Excerpts from a dataset:
$ cat src/rtl/if_fetch_unit_if.sv
// Fetch-stage bus bundle: icache request/response, hazard and redirect inputs,
// and the IF/ID producer fields. The fetch unit uses the master modport.
interface if_fetch_unit_if;
    logic        ihit;
    logic [31:0] iload;
    logic        imemREN;
    logic [31:0] imemaddr;
    logic        stall_IF;
    logic        redirect_valid;
    logic [31:0] redirect_addr;
    logic [31:0] instruction;
    logic [31:0] imemaddr_IF;
    logic [31:0] next_imemaddr;
    logic        enable_IF_ID;
    logic        flush_IF_ID;
    logic        halted;

    modport master (
        input  ihit, iload, stall_IF, redirect_valid, redirect_addr,
        output imemREN, imemaddr, instruction, imemaddr_IF, next_imemaddr,
               enable_IF_ID, flush_IF_ID, halted
    );

    modport slave (
        output ihit, iload, stall_IF, redirect_valid, redirect_addr,
        input  imemREN, imemaddr, instruction, imemaddr_IF, next_imemaddr,
               enable_IF_ID, flush_IF_ID, halted
    );
endinterface

$ cat src/rtl/if_fetch_unit.sv
// Instruction-fetch stage: owns the PC, requests from the icache and feeds IF/ID,
// buffering one instruction under hazard stalls and stopping on HALT.
//   state  | meaning
//   FETCH  | requesting icache at pc, delivering on ihit
//   HOLD   | instruction parked in ibuf while IF/ID is stalled
//   HALTED | HALT delivered, fetch stopped until redirect or reset
module if_fetch_unit #(
    parameter logic [31:0] PC_INIT     = 32'h0000_0000,
    parameter logic [5:0]  HALT_OPCODE = 6'h3F
) (
    input  logic           CLK,
    input  logic           nRST,
    if_fetch_unit_if.master bus
);

    typedef enum logic [1:0] {
        FETCH  = 2'd0,
        HOLD   = 2'd1,
        HALTED = 2'd2
    } state_t;

    state_t      state_q, state_d;
    logic [31:0] pc_q, pc_d;
    logic [31:0] ibuf_q, ibuf_d;
    logic [31:0] pc_plus4;

    assign pc_plus4 = pc_q + 32'd4;

    always_comb begin
        bus.imemREN       = (state_q == FETCH);
        bus.imemaddr      = pc_q;
        bus.instruction   = (state_q == HOLD) ? ibuf_q : bus.iload;
        bus.imemaddr_IF   = pc_q;
        bus.next_imemaddr = pc_plus4;
        bus.flush_IF_ID   = bus.redirect_valid;
        bus.halted        = (state_q == HALTED);
        bus.enable_IF_ID  = 1'b0;

        state_d = state_q;
        pc_d    = pc_q;
        ibuf_d  = ibuf_q;

        // Redirect outranks everything: any data arriving this cycle is wrong-path.
        if (bus.redirect_valid) begin
            pc_d    = bus.redirect_addr;
            state_d = FETCH;
        end else begin
            unique case (state_q)
                FETCH: begin
                    if (bus.ihit && !bus.stall_IF) begin
                        bus.enable_IF_ID = 1'b1;
                        pc_d             = pc_plus4;
                        state_d          = (bus.iload[31:26] == HALT_OPCODE) ? HALTED : FETCH;
                    end else if (bus.ihit) begin
                        ibuf_d  = bus.iload;
                        state_d = HOLD;
                    end
                end
                HOLD: begin
                    if (!bus.stall_IF) begin
                        bus.enable_IF_ID = 1'b1;
                        pc_d             = pc_plus4;
                        state_d          = (ibuf_q[31:26] == HALT_OPCODE) ? HALTED : FETCH;
                    end
                end
                HALTED: begin
                    state_d = HALTED;
                end
                default: begin
                    state_d = FETCH;
                end
            endcase
        end
    end

    always_ff @(posedge CLK or negedge nRST) begin
        if (!nRST) begin
            state_q <= FETCH;
            pc_q    <= PC_INIT;
            ibuf_q  <= 32'h0;
        end else begin
            state_q <= state_d;
            pc_q    <= pc_d;
            ibuf_q  <= ibuf_d;
        end
    end

endmodule

$ cat src/flat_wrapper.sv
// flat-port wrapper written by rule: the top's interface ports become plain ports
module if_fetch_unit_flat 
#(
    parameter logic [31:0] PC_INIT     = 32'h0000_0000,
    parameter logic [5:0]  HALT_OPCODE = 6'h3F
)
  (CLK, nRST, bus_ihit, bus_iload, bus_stall_IF, bus_redirect_valid, bus_redirect_addr, bus_imemREN, bus_imemaddr, bus_instruction, bus_imemaddr_IF, bus_next_imemaddr, bus_enable_IF_ID, bus_flush_IF_ID, bus_halted);
  if_fetch_unit_if bus_i ();
  input  logic CLK;
  input  logic nRST;
  input wire logic [$bits(bus_i.ihit)-1:0] bus_ihit;
  input wire logic [$bits(bus_i.iload)-1:0] bus_iload;
  input wire logic [$bits(bus_i.stall_IF)-1:0] bus_stall_IF;
  input wire logic [$bits(bus_i.redirect_valid)-1:0] bus_redirect_valid;
  input wire logic [$bits(bus_i.redirect_addr)-1:0] bus_redirect_addr;
  output wire logic [$bits(bus_i.imemREN)-1:0] bus_imemREN;
  output wire logic [$bits(bus_i.imemaddr)-1:0] bus_imemaddr;
  output wire logic [$bits(bus_i.instruction)-1:0] bus_instruction;
  output wire logic [$bits(bus_i.imemaddr_IF)-1:0] bus_imemaddr_IF;
  output wire logic [$bits(bus_i.next_imemaddr)-1:0] bus_next_imemaddr;
  output wire logic [$bits(bus_i.enable_IF_ID)-1:0] bus_enable_IF_ID;
  output wire logic [$bits(bus_i.flush_IF_ID)-1:0] bus_flush_IF_ID;
  output wire logic [$bits(bus_i.halted)-1:0] bus_halted;
  assign bus_i.ihit = bus_ihit;
  assign bus_i.iload = bus_iload;
  assign bus_i.stall_IF = bus_stall_IF;
  assign bus_i.redirect_valid = bus_redirect_valid;
  assign bus_i.redirect_addr = bus_redirect_addr;
  assign bus_imemREN = bus_i.imemREN;
  assign bus_imemaddr = bus_i.imemaddr;
  assign bus_instruction = bus_i.instruction;
  assign bus_imemaddr_IF = bus_i.imemaddr_IF;
  assign bus_next_imemaddr = bus_i.next_imemaddr;
  assign bus_enable_IF_ID = bus_i.enable_IF_ID;
  assign bus_flush_IF_ID = bus_i.flush_IF_ID;
  assign bus_halted = bus_i.halted;
  if_fetch_unit #(.PC_INIT(PC_INIT), .HALT_OPCODE(HALT_OPCODE)) u_core (.CLK(CLK), .nRST(nRST), .bus(bus_i));
endmodule
$ cat config.mk
export PLATFORM = sky130hd
export DESIGN_NAME = if_fetch_unit_flat
export DESIGN_NICKNAME = d
export VERILOG_FILES = /design/src/rtl/if_fetch_unit_if.sv /design/src/rtl/if_fetch_unit.sv /design/src/flat_wrapper.sv
export SDC_FILE = /design/constraint.sdc
export NUM_CORES = 1
export LEC_CHECK = 0
export BUFFER_PORTS_ARGS = -buffer_cell sky130_fd_sc_hd__buf_4
export CAP_MARGIN = 20
export CORE_UTILIZATION = 47
export DETAILED_ROUTE_END_ITERATION = 8
export HOLD_SLACK_MARGIN = 0.08
export PLACE_DENSITY = 0.88
export SLEW_MARGIN = 20
export SYNTH_ARGS = -nofsm -noshare
export SYNTH_HDL_FRONTEND = slang
export SYNTH_SLANG_ARGS = --single-unit
$ cat constraint.sdc
create_clock -name CLK -period 3.2 [get_ports CLK]
set_input_delay 0.64 -clock CLK [delete_from_list [all_inputs] [get_ports CLK]]
set_output_delay 0.64 -clock CLK [all_outputs]
set_load 0.02 [all_outputs]
==> flow_summary.yaml, run 1 <==
placed_design:
  dp_slack_ns: 0.0889
  port_buffers: 200
  finalWeightedCongestion: 0.883
  dp_cells: 682
  placed_area_mm2: 0.00554
  dp_hpwl_mm: 8.27
finish:
  final_nets: 659
  drive_gt1_share_pct: 51.5
  fill_cells: 659
  layoutNonFillerInstCount: 702
  n_antenna_cell: 0
  area_growth_syn_to_layout_pct: 37.7
  fin_area_mm2: 0.00579
floorplanning:
  die_w_um: 96.6
  fp.dieH_um: 96.6
  fp.coreArea_mm2: 0.00868
  die_area_mm2: 0.00933
  row_count: 34
  ioPinCount: 201
  start_util_pct: 48.5
setup_path:
  critical_path_class: "register to output port"
  critPathRequiredTime_ns: 2.56
  cp_slowest_cell: "or4_4"
  cp_top_family: "simple AND/OR/NAND/NOR gates"
  worstSetupStartpointType: "register"
  critPathMaxFanout: 6
  crit_buf_inv: 1
  slowest_delay_ns: 0.57
  cp-end-kind: "output port"
  critPathArrivalTime_ns: 2.48
  path_cells: "ha_4 -> nand3_2 -> or4_4 -> or2_1 -> nor2_2 -> xor2_1 -> buf_4"
synthesis:
  avgSynthCellArea_um2: 9.89
  synthArstFlopShare_pct: 100
  yosys_most_used_dff: "dfrtp_1"
  synth_compound_area_share_pct: 4.08
  ys_ff_latch: 66
  synth_cell_types: 39
  synth_area_mm2: 0.00421
  yosysSeqAreaShare_pct: 39.3
  synth-edff-count: 0
  synth_xor_area_share_pct: 11.9
  synthAdderAreaFrac_pct: 0.298
  yosys.area_share.simple_pct: 17.8
  syn_nets: 495
  synth_top_family_by_area: "multiplexers"
  synth_warnings: 0
  synthMuxAreaShare_pct: 17.9
  syn_inst: 425
detailed_routing:
  wl_per_cell_um: 16.2
  drtIter0Drc: 94
  first_pass_iters: 5
  routed_wl_mm: 11.4
  route.detailed.drc: 0
  vias: 3727
  ant_nets: 0
  vias_per_cell: 5.31
flow_run:
  drv_cap: 0
timing:
  relSlewSlack_pct: 43.0
  finalHoldViolations: 0
  fin_setup_tns_ns: 0
  whs_ns: 0.403
  final.setup_skew_ns: 0.0122
  setup_viol: 0
  setup_ws_ns: 0.0783
  tightest_slew_ns: 0.855
  final.min_clock_period_ns: 3.12
  min_period_over_period_pct: 97.6
  fmax_mhz: 320
  rsz0062_at_grt: "false"
  slew_viol_final: 0
power_and_ir_drop:
  power.leakage_nw: 2.61
  irDropWorstVdd_uv: 345
  power.density_mw_per_mm2: 460
global_routing:
  busiest_layer: "met2"
  grt_max_degree: 67
  use_met3_pct: 5.63
  use_met1_pct: 27.5
  antenna_found_initial: 0
  overflow: 0
  first_global_vias: 3451
  grt_util_met2_pct: 41.1
  grt_pass1_wl_mm: 16.6
  grt_use_total_pct: 23.3
cts:
  cts_buffer_depth: 2
  clk_pin_slew_ns: 0.08
  cts_sinks: 66
  htreeDepth: 3
  cts_made_buffers: 9
  clk_latency_ns: 0.35
  cts_tree: "built"
  cts-root-buf: "clkbuf_8"
  ctsHoldBuffers: 0
hold_path:
  hold_class: "input pin to asynchronous set/reset pin"
run_status:
  status: "completed"
==> power breakdown <==
part	internal (W)	total, W	switching, W
Combinational	0.000427	0.000864	0.000438
Sequential	0.000964	0.00110	0.000135
Clock	0.000357	0.000703	0.000346
==> path summary, 6_finish.rpt <==
path                            slack (ns)                    from  cells past startpoint                       to
worst min-delay path                  0.40                    nRST                      1        u_core.ibuf_q[16]
worst max register to register        1.04  u_core.bus.imemaddr[5]                      5  u_core.bus.imemaddr[26]
worst min register to register        0.51       u_core.ibuf_q[21]                      1        u_core.ibuf_q[21]
worst max-delay path                  0.08  u_core.bus.imemaddr[2]                      7    bus_next_imemaddr[26]
min in group CLK                      0.49   bus_redirect_addr[22]                      3  u_core.bus.imemaddr[22]
max in group asynchronous             2.18                    nRST                      1   u_core.bus.imemaddr[2]
==> area by class of cell <==
type / count / area, µm² / area share [%]
clock inverter: 7 / 70.1 / 1.21
sequential: 66 / 1650 / 28.5
timing repair buffer: 210 / 1580 / 27.2
inverter: 4 / 15.0 / 0.259
multi-input combinational: 298 / 2220 / 38.3
tap: 108 / 135 / 2.33
clock buffer: 9 / 124 / 2.14
==> cell usage after synthesis, types with 2 or more instances <==
cell / number / area (µm²)
and3_1: 2 / 12.5
and4_1: 2 / 17.5
buf_1: 4 / 15.0
buf_2: 5 / 25.0
buf_4: 36 / 270
clkbuf_1: 12 / 45.0
dfrtp_1: 66 / 1650
inv_1: 4 / 15.0
mux2_1: 7 / 78.8
mux2_2: 59 / 664
nand2_1: 49 / 184
nand2b_1: 2 / 12.5
nand3_1: 17 / 85.1
nand4_1: 12 / 75.1
nor2_1: 25 / 93.8
nor2b_1: 2 / 12.5
nor3_1: 6 / 30.0
nor3_2: 5 / 50.1
nor4_1: 3 / 18.8
nor4_2: 4 / 50.1
o21ai_0: 18 / 90.1
o21ai_1: 11 / 55.1
or2_1: 2 / 12.5
or2_2: 2 / 12.5
xnor2_1: 28 / 245
xor2_1: 29 / 254
==> through the flow <==
step                      total power, W  util (%)
after floorplan                  0.00161         -
after global placement           0.00194      63.8
after detailed placement         0.00197      63.8
after CTS                        0.00268      66.5
after global routing             0.00279      66.7
final                            0.00267      66.7
==> registers in the layout, indices dropped and copies added, names as in the netlist <==
| register | cells |
|---|---|
| u_core.bus.imemaddr | 32 |
| u_core.ibuf_q | 32 |
| u_core.state_q | 2 |
==> per-layer routing <==
metal | vias to the layer above | part of all wire, %
met4 | 0 | 1.8
met1 | 1774 | 38
met2 | 182 | 51
li1 | 1751 | -
met5 | - | 0
met3 | 20 | 8.7
==> cells in the final DEF (no fill, tap or decap), types with 2 or more instances in the layout <==
cell and count:
buf_4 210, dfrtp_1 65, mux2_2 59, nand2_1 49
xor2_1 29, xnor2_1 28, nor2_1 24, o21ai_0 18
nand3_1 16, nand4_1 12, o21ai_1 11, clkbuf_8 9
mux2_1 7, nor3_1 6, nor4_2 5, nor3_2 5
inv_1 4, clkinvlp_4 4, nor4_1 2, and4_1 2
or2_2 2, or2_1 2, and3_1 2, nand2b_1 2
clkinv_2 2
==> repair_timing <==
item | CTS | global route
endpoints found under the setup margin | 4 | 2
buffers inserted | 2 | 2
endpoints found under the hold margin | 0 | 0
pin swaps | 1 | 0
gates resized for setup | 6 | 0
==> kinds of logic after synthesis <==
family / after synthesis
fa+ha+maj: 1
mux: 67
flops: 66
compound gates: 32
xor+xnor: 57
simple gates: 141
buf+inv: 61
Note: power is estimated with default switching activity, not from simulation.
==> run 2: changes to the inputs <==
clock period = 3.55 ns   (was 3.2 ns; I/O delays follow)
==> run 2 against run 1 <==
Against the previous run: final cell count fell by 0.71%; sequential share of layout area barely moved; first-iteration DRC count rose by 13%; clock power rose by 11%; register-to-register slack improved by 0.15 ns; clock skew fell by 0.00084 ns; die area did not move; largest power group unchanged; highest routed layer unchanged.
==> flow_summary.yaml, run 2 (synthesis gave the netlist of run 1 again) <==
run_status:
  status: "completed"
timing:
  rsz0062_at_grt: "false"
  min_period_over_period_pct: 96.0
  final.min_clock_period_ns: 3.41
  slew_viol_final: 0
  finalHoldViolations: 0
  fmax_mhz: 293
  setup_viol: 0
  setup_ws_ns: 0.141
  relSlewSlack_pct: 39.0
  tightest_slew_ns: 0.909
  final.setup_skew_ns: 0.0113
  fin_setup_tns_ns: 0
flow_run:
  drv_cap: 0
placed_design:
  dp_cells: 681
  finalWeightedCongestion: 0.871
  port_buffers: 200
  dp_slack_ns: 0.513
  dp_hpwl_mm: 8.18
floorplanning:
  row_count: 34
  die_w_um: 96.6
  start_util_pct: 48.5
  fp.dieH_um: 96.6
  fp.coreArea_mm2: 0.00868
  die_area_mm2: 0.00933
  ioPinCount: 201
cts:
  ctsHoldBuffers: 0
  postCtsSetupBuffers: 0
  cts_tree: "built"
  post_cts_resized: 0
  cts_made_buffers: 9
  clk_pin_slew_ns: 0.08
  clk_latency_ns: 0.34
  cts_buffer_depth: 2
  cts_sinks: 66
  cts-root-buf: "clkbuf_8"
  htreeDepth: 3
setup_path:
  timing.rr.end: "u_core.bus.imemaddr[26]"
  critical_path_class: "register to output port"
  critPathMaxFanout: 6
  critPathRequiredTime_ns: 2.84
  cp-end-kind: "output port"
  worstSetupStartpointType: "register"
  r2r_cells: 6
  critPathArrivalTime_ns: 2.70
  reg2reg_slack_ns: 1.19
  worstReg2RegStart: "u_core.bus.imemaddr[2]"
finish:
  final_common_cell: "buf_4"
  fill_cells: 693
  multi_input_area_mm2: 0.00219
  layoutNonFillerInstCount: 697
  register_area_mm2: 0.00165
  area_growth_syn_to_layout_pct: 37.3
  layout_common_cells: "205 x buf_4, 66 x dfrtp_1, 59 x mux2_2"
  final_nets: 654
  n_antenna_cell: 0
  drive_gt1_share_pct: 50.1
detailed_routing:
  vias: 3665
  route.detailed.drc: 0
  vias_per_cell: 5.26
  drtIter0Drc: 106
  routed_wl_mm: 11.0
  ant_nets: 0
  first_pass_iters: 4
  wl_per_cell_um: 15.8
power_and_ir_drop:
  power.leakage_nw: 2.61
  irDropWorstVdd_uv: 252
  power.density_mw_per_mm2: 439
global_routing:
  grt_max_degree: 67
  first_global_vias: 3291
  antenna_found_initial: 0
  overflow: 0
  grt_use_total_pct: 22.9
  grt_pass1_wl_mm: 16.2
hold_path:
  hold_class: "input pin to asynchronous set/reset pin"
==> run 2: worst max-delay path by stage <==
stage | cells after the start | from | endpoint | slack, ns
after floorplan | 7 | u_core.bus.imemaddr[2] | bus_next_imemaddr[28] | 0.58
after global placement | 7 | u_core.bus.imemaddr[2] | bus_next_imemaddr[22] | 0.60
after detailed placement | 7 | u_core.bus.imemaddr[2] | bus_next_imemaddr[28] | 0.51
after CTS | 7 | u_core.bus.imemaddr[2] | bus_next_imemaddr[28] | 0.13
after global routing | 7 | u_core.bus.imemaddr[2] | bus_next_imemaddr[24] | 0.01
final | 7 | u_core.bus.imemaddr[2] | bus_next_imemaddr[28] | 0.14
==> run 2: cell type report <==
cell class                 count  area share (%)
sequential                    66            28.6
timing repair buffer         205            26.6
clock buffer                  10            2.21
multi-input combinational    298            38.0
inverter                       4           0.260
clock inverter                 6            1.99
tap                          108            2.34
==> run 2: power breakdown <==
part	internal [W]	switching, W	leakage [nW]	total [W]
registers	0.000869	0.000121	0.795	0.000990
clock network	0.000469	0.000310	0.117	0.000779
logic	0.000375	0.000390	1.70	0.000765
total	0.00171	0.000820	2.61	0.00253
==> run 2: metal layers <==
layer | global-route usage [%] | wire (µm)
met1 | 28.4 | 4520
met2 | 39.3 | 5460
met3 | 6.10 | 873
met4 | 6.37 | 132
met5 | 0 | 0
==> run 2: worst max-delay path: stages (launching register included) <==
cell     delay [ns]
dfrtp_1        0.45
ha_1           0.29
nand3_1        0.21
or4_1          0.62
or2_1          0.32
nor2_1         0.14
xor2_1         0.16
buf_4          0.16
==> run 2: through the flow <==
| stage | hold slack (ns) | total power, W | utilization (%) | instance area (µm²) |
|---|---|---|---|---|
| after floorplan | 0.414 | 0.00146 | - | 4210 |
| after global placement | 0.482 | 0.00174 | 63.8 | 5530 |
| after detailed placement | 0.491 | 0.00177 | 63.8 | 5530 |
| after CTS | 0.496 | 0.00255 | 66.6 | 5780 |
| after global routing | 0.519 | 0.00265 | 66.6 | 5780 |
| final | 0.480 | 0.00253 | 66.6 | 5780 |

**THE TASK:** For every line above with the word "layoutNonFillerInstCount" in it, make a copy.

**SOLVED EXERCISE:**
  layoutNonFillerInstCount: 702
  layoutNonFillerInstCount: 697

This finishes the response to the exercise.